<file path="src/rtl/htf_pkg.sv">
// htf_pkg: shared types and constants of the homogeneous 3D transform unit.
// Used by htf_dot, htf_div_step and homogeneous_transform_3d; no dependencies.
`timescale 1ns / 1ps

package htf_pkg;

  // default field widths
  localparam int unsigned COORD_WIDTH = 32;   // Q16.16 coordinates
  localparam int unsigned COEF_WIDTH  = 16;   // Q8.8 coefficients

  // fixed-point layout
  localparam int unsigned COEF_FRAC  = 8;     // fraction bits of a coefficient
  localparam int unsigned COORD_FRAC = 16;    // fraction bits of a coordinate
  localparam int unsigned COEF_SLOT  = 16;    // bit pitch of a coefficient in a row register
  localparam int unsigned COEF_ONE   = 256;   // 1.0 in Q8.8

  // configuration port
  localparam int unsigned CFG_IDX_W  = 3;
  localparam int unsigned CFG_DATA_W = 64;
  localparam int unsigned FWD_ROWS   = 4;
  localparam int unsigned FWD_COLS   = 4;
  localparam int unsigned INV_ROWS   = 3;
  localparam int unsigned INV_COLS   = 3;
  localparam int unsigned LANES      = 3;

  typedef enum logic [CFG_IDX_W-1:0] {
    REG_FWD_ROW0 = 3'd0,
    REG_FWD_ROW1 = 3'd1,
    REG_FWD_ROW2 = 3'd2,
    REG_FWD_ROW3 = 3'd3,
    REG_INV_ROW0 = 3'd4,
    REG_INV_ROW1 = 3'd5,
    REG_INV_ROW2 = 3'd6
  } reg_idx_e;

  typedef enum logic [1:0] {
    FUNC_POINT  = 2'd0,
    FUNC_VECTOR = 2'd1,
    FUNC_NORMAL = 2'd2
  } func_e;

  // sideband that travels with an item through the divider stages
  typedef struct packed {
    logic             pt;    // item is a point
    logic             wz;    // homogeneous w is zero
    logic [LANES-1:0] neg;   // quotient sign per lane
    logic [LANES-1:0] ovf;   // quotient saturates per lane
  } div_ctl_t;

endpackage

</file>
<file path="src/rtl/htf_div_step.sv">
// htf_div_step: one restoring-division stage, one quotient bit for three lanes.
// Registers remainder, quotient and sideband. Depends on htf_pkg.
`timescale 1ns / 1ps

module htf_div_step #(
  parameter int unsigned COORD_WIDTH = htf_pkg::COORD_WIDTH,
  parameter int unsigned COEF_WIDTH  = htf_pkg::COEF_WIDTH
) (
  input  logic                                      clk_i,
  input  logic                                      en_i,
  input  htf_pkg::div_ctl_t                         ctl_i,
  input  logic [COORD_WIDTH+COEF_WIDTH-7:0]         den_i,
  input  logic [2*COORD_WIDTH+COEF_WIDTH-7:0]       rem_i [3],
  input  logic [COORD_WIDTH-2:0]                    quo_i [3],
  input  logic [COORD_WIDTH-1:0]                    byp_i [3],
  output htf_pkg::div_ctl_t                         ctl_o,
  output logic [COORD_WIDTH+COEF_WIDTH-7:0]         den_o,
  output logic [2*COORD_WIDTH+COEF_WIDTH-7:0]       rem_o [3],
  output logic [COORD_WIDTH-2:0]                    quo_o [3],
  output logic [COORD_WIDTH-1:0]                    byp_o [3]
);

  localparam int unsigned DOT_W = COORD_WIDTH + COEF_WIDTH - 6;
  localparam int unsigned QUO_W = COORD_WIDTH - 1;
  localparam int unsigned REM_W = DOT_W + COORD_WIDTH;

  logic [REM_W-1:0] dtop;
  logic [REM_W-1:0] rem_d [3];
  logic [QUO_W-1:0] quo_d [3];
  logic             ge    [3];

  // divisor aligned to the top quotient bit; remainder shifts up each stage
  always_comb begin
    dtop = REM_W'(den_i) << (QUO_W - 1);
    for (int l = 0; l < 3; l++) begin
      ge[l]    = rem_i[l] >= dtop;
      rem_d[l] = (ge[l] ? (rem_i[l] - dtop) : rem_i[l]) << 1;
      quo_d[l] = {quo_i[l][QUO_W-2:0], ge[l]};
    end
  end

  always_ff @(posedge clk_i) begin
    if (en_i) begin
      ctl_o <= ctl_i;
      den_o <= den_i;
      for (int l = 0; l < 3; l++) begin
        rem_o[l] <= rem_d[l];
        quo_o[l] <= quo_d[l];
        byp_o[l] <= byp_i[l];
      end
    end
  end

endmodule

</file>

********************

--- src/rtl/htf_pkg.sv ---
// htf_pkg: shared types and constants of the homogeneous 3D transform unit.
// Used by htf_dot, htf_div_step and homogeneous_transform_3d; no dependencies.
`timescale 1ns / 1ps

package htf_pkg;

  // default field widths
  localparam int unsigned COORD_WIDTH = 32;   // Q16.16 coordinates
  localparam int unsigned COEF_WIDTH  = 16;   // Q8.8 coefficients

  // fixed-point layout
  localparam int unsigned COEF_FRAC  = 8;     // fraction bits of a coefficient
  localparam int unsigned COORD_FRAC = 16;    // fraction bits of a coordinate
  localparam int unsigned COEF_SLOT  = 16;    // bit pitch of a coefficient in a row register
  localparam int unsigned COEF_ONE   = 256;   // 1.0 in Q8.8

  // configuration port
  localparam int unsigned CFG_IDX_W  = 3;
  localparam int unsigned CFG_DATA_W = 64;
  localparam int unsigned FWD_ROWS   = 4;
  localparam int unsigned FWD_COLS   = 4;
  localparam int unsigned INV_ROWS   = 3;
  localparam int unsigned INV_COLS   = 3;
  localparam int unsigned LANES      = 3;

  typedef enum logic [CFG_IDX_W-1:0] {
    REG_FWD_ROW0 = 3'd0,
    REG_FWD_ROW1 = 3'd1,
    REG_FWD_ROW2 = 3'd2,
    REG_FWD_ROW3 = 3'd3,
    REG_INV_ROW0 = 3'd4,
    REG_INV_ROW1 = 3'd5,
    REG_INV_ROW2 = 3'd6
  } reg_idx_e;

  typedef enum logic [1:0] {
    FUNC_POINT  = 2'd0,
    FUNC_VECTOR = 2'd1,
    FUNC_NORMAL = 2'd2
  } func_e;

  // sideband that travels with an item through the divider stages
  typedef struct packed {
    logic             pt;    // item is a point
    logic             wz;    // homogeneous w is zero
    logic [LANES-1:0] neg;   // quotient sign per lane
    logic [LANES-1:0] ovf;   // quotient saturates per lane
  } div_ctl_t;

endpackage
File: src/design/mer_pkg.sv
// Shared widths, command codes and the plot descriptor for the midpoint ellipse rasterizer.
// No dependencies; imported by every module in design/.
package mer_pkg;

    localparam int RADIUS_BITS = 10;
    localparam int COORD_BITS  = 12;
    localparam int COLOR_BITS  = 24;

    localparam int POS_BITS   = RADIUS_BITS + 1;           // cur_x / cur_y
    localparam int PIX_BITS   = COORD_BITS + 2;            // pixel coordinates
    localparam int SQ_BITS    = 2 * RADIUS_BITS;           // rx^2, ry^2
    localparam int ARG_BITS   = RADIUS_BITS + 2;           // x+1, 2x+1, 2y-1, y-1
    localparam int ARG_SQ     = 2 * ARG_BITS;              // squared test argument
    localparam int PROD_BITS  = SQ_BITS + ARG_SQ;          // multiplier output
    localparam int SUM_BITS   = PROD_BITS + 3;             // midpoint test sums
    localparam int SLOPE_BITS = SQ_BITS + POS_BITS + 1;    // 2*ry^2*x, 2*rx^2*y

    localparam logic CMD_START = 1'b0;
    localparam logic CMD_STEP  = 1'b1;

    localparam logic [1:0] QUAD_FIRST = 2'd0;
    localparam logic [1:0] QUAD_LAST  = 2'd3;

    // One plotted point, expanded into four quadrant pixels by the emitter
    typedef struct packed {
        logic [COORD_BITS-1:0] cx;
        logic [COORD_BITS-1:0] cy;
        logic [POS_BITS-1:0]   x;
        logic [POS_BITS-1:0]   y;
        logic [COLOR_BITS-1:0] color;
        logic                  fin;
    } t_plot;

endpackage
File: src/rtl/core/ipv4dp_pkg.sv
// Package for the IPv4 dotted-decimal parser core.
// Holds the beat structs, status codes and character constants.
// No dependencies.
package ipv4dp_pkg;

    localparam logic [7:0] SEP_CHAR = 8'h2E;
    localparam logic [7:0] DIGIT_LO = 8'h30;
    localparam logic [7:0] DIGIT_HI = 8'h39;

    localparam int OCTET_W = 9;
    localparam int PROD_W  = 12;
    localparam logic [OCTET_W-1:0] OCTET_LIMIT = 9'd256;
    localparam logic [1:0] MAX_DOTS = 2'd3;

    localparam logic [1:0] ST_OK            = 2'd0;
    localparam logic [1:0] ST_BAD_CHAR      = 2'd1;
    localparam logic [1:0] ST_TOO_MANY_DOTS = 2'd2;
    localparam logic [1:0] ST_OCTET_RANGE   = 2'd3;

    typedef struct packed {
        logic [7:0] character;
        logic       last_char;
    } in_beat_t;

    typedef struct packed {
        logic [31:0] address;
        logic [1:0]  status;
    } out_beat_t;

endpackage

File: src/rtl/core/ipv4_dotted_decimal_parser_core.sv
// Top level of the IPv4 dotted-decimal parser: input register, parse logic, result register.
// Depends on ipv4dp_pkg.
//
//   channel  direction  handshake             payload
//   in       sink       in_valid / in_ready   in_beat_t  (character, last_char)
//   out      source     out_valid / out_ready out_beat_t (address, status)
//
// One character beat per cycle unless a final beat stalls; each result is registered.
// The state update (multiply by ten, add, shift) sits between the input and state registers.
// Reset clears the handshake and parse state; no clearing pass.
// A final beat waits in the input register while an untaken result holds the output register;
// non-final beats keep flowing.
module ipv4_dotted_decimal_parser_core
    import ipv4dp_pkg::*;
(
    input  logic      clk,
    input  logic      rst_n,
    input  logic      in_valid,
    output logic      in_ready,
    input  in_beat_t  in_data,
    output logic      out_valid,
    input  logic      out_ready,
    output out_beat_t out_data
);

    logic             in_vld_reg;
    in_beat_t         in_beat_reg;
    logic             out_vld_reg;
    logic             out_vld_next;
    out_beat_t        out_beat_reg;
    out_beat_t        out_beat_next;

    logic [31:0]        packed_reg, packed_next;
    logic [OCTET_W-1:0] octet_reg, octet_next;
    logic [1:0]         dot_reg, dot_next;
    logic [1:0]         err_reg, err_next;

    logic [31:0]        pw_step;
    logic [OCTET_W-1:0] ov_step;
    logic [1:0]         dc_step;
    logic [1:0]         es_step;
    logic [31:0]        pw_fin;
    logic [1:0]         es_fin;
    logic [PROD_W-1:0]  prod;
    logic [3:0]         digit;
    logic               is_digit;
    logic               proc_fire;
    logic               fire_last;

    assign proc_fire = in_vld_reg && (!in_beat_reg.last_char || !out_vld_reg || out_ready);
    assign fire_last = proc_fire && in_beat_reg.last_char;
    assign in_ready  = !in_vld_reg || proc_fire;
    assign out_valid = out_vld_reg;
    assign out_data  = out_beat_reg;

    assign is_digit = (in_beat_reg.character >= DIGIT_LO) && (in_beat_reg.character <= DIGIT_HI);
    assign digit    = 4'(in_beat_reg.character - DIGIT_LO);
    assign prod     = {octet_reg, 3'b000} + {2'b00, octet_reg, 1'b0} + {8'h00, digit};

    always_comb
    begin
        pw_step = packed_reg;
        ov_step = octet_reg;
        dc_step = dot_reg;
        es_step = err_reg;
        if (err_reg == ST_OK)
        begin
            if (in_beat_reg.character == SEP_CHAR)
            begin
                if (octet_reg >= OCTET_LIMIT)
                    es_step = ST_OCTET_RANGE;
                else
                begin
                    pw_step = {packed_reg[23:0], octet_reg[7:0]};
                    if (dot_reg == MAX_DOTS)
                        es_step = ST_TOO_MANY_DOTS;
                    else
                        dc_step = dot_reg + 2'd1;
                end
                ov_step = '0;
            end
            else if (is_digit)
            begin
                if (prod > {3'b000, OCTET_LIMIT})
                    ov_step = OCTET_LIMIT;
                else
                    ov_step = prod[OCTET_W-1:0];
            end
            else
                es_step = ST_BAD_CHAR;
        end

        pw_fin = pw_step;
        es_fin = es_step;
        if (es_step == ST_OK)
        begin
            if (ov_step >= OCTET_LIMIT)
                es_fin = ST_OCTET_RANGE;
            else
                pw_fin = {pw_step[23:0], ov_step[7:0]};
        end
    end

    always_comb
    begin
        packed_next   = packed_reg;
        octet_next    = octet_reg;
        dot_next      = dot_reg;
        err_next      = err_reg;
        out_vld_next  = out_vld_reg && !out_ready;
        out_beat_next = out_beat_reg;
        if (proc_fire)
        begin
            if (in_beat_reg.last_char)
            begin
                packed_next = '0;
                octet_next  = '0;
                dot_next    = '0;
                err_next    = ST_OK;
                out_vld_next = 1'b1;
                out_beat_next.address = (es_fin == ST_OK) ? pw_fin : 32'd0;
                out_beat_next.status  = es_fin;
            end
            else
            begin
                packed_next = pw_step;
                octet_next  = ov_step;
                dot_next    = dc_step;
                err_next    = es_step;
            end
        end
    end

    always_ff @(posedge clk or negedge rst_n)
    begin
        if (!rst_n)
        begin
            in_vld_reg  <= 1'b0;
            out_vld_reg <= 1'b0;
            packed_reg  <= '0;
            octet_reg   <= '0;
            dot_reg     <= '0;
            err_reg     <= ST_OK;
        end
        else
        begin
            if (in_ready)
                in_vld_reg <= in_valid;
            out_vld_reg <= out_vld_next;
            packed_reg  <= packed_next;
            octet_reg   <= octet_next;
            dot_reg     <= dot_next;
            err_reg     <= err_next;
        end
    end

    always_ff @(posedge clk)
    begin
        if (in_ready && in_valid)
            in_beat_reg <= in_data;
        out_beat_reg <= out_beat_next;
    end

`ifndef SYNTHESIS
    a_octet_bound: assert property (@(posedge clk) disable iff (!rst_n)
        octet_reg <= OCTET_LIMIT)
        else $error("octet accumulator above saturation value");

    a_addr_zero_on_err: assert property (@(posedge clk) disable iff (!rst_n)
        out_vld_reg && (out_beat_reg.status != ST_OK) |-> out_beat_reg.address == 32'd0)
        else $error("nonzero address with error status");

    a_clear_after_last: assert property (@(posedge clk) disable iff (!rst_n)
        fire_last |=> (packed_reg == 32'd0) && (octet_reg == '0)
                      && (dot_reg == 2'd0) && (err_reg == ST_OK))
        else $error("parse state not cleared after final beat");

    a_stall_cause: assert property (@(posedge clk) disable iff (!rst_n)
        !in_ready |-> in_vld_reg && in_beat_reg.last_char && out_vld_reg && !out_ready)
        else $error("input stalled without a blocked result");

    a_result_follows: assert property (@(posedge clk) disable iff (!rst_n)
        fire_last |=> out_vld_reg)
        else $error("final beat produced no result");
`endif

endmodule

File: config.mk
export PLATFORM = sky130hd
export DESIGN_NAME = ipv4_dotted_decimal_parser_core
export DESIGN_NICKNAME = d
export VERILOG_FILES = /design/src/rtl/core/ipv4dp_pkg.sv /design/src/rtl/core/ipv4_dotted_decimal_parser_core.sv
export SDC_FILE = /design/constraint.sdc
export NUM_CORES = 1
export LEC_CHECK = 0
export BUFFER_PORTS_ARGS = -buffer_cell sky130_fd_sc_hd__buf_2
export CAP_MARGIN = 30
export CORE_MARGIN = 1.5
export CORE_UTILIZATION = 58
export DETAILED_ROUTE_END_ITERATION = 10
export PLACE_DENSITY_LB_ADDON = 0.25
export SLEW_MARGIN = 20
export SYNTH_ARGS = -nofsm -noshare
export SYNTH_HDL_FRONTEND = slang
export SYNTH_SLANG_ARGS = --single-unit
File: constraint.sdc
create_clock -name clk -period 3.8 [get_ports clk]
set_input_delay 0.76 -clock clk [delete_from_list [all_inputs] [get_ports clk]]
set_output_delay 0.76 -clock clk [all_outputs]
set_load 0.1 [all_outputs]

********************

### What to produce
Exactly one number should be given, showing how many lines of the material above contain the string "posedge".

### Final answer
8